• [Exercise instructions]:
Your output should be the line that contains "setup reg to reg: slot_r[0] / slot_r[0]" and all lines after it in the records, retyped exactly through the last one.

Exercise materials Block Start

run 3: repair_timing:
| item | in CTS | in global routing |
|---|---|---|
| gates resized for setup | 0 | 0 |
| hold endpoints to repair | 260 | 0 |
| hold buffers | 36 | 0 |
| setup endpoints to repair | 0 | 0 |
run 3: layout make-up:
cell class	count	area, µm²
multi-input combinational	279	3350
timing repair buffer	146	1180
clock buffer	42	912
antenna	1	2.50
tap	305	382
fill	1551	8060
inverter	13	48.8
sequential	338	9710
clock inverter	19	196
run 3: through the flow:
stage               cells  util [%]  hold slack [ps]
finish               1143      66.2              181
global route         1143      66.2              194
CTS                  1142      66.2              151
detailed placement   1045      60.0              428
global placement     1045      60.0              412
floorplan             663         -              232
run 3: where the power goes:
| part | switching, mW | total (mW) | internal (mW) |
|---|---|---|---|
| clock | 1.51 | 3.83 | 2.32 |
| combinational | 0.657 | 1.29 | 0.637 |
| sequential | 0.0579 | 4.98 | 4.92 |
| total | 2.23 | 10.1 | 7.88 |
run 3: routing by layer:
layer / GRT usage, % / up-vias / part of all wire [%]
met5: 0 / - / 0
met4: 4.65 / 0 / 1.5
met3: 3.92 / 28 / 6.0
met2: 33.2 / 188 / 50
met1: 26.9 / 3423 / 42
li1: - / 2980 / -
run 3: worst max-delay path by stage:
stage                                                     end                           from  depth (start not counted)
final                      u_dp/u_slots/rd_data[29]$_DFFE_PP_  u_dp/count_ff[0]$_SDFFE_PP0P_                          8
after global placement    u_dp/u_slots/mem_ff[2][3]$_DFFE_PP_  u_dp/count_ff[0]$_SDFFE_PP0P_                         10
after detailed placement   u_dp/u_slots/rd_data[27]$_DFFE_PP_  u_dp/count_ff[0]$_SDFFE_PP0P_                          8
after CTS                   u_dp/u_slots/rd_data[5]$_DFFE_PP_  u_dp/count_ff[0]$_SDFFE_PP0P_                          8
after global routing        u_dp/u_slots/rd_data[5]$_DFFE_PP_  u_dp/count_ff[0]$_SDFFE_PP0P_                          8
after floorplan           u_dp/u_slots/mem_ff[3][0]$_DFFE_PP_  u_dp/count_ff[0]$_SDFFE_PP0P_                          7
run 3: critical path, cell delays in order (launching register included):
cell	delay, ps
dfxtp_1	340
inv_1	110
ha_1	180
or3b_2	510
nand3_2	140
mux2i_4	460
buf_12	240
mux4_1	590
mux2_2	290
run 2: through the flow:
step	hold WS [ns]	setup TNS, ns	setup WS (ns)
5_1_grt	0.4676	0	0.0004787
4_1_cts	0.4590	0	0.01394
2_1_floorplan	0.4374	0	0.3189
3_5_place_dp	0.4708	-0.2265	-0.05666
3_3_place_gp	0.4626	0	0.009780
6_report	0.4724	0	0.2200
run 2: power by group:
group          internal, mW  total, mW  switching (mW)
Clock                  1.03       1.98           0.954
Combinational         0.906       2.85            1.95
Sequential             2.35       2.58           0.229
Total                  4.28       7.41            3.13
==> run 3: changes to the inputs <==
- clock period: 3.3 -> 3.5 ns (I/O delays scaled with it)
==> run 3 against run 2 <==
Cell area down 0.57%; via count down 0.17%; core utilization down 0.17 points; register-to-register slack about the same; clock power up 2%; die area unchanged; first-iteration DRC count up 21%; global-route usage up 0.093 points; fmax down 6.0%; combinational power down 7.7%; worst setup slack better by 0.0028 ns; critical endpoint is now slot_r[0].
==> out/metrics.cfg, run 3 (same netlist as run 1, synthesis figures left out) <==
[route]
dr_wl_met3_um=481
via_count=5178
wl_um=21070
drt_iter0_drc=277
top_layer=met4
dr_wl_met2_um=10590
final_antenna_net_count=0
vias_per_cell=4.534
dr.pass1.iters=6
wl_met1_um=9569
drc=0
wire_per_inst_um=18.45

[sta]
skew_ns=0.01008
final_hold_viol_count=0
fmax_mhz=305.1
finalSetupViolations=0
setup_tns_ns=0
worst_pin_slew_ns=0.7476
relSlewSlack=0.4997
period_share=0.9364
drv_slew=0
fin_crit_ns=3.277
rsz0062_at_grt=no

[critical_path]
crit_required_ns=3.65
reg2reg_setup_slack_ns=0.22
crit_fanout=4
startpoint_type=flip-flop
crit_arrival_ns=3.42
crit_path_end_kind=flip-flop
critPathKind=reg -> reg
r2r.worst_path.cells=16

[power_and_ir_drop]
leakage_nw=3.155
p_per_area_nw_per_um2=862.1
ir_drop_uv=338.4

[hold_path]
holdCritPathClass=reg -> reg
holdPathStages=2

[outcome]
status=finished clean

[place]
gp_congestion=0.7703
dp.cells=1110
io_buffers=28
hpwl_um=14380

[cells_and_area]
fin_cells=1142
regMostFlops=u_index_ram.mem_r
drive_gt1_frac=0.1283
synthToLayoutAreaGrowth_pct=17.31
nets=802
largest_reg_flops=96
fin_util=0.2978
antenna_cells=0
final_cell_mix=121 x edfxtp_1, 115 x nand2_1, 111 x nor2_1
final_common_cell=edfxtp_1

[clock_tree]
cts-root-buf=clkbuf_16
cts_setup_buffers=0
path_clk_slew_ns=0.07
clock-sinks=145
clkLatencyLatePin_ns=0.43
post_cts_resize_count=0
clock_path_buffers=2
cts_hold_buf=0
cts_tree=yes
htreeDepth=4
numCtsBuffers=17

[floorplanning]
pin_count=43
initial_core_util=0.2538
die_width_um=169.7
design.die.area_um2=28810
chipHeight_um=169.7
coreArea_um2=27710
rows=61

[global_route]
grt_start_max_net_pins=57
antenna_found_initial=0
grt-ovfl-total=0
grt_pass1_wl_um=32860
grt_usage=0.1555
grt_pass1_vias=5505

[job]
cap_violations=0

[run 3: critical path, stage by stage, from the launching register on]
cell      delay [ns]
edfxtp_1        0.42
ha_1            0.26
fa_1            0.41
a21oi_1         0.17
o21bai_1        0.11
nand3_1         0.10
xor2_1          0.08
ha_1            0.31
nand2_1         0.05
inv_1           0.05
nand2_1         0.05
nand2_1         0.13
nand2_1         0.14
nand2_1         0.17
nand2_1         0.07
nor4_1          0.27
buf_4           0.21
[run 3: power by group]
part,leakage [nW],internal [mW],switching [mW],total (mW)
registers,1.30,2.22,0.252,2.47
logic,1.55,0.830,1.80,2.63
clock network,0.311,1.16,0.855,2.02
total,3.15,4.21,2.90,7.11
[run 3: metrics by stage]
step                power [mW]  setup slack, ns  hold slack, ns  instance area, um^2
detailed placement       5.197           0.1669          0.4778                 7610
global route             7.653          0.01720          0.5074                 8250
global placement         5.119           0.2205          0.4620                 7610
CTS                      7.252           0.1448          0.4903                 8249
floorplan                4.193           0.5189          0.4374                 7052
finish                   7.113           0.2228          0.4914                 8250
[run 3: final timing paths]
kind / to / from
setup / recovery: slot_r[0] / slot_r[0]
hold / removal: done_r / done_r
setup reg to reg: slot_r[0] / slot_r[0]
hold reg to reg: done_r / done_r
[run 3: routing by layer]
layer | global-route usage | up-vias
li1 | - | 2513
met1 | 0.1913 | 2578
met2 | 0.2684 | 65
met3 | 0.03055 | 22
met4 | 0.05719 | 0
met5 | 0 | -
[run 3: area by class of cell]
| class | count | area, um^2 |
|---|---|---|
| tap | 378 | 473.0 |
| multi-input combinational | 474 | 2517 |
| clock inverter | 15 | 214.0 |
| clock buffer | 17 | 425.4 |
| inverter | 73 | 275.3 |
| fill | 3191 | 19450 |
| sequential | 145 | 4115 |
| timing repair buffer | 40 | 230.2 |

Exercise materials Block End

• [Completed exercise]:
setup reg to reg: slot_r[0] / slot_r[0]
hold reg to reg: done_r / done_r
[run 3: routing by layer]
layer | global-route usage | up-vias
li1 | - | 2513
met1 | 0.1913 | 2578
met2 | 0.2684 | 65
met3 | 0.03055 | 22
met4 | 0.05719 | 0
met5 | 0 | -
[run 3: area by class of cell]
| class | count | area, um^2 |
|---|---|---|
| tap | 378 | 473.0 |
| multi-input combinational | 474 | 2517 |
| clock inverter | 15 | 214.0 |
| clock buffer | 17 | 425.4 |
| inverter | 73 | 275.3 |
| fill | 3191 | 19450 |
| sequential | 145 | 4115 |
| timing repair buffer | 40 | 230.2 |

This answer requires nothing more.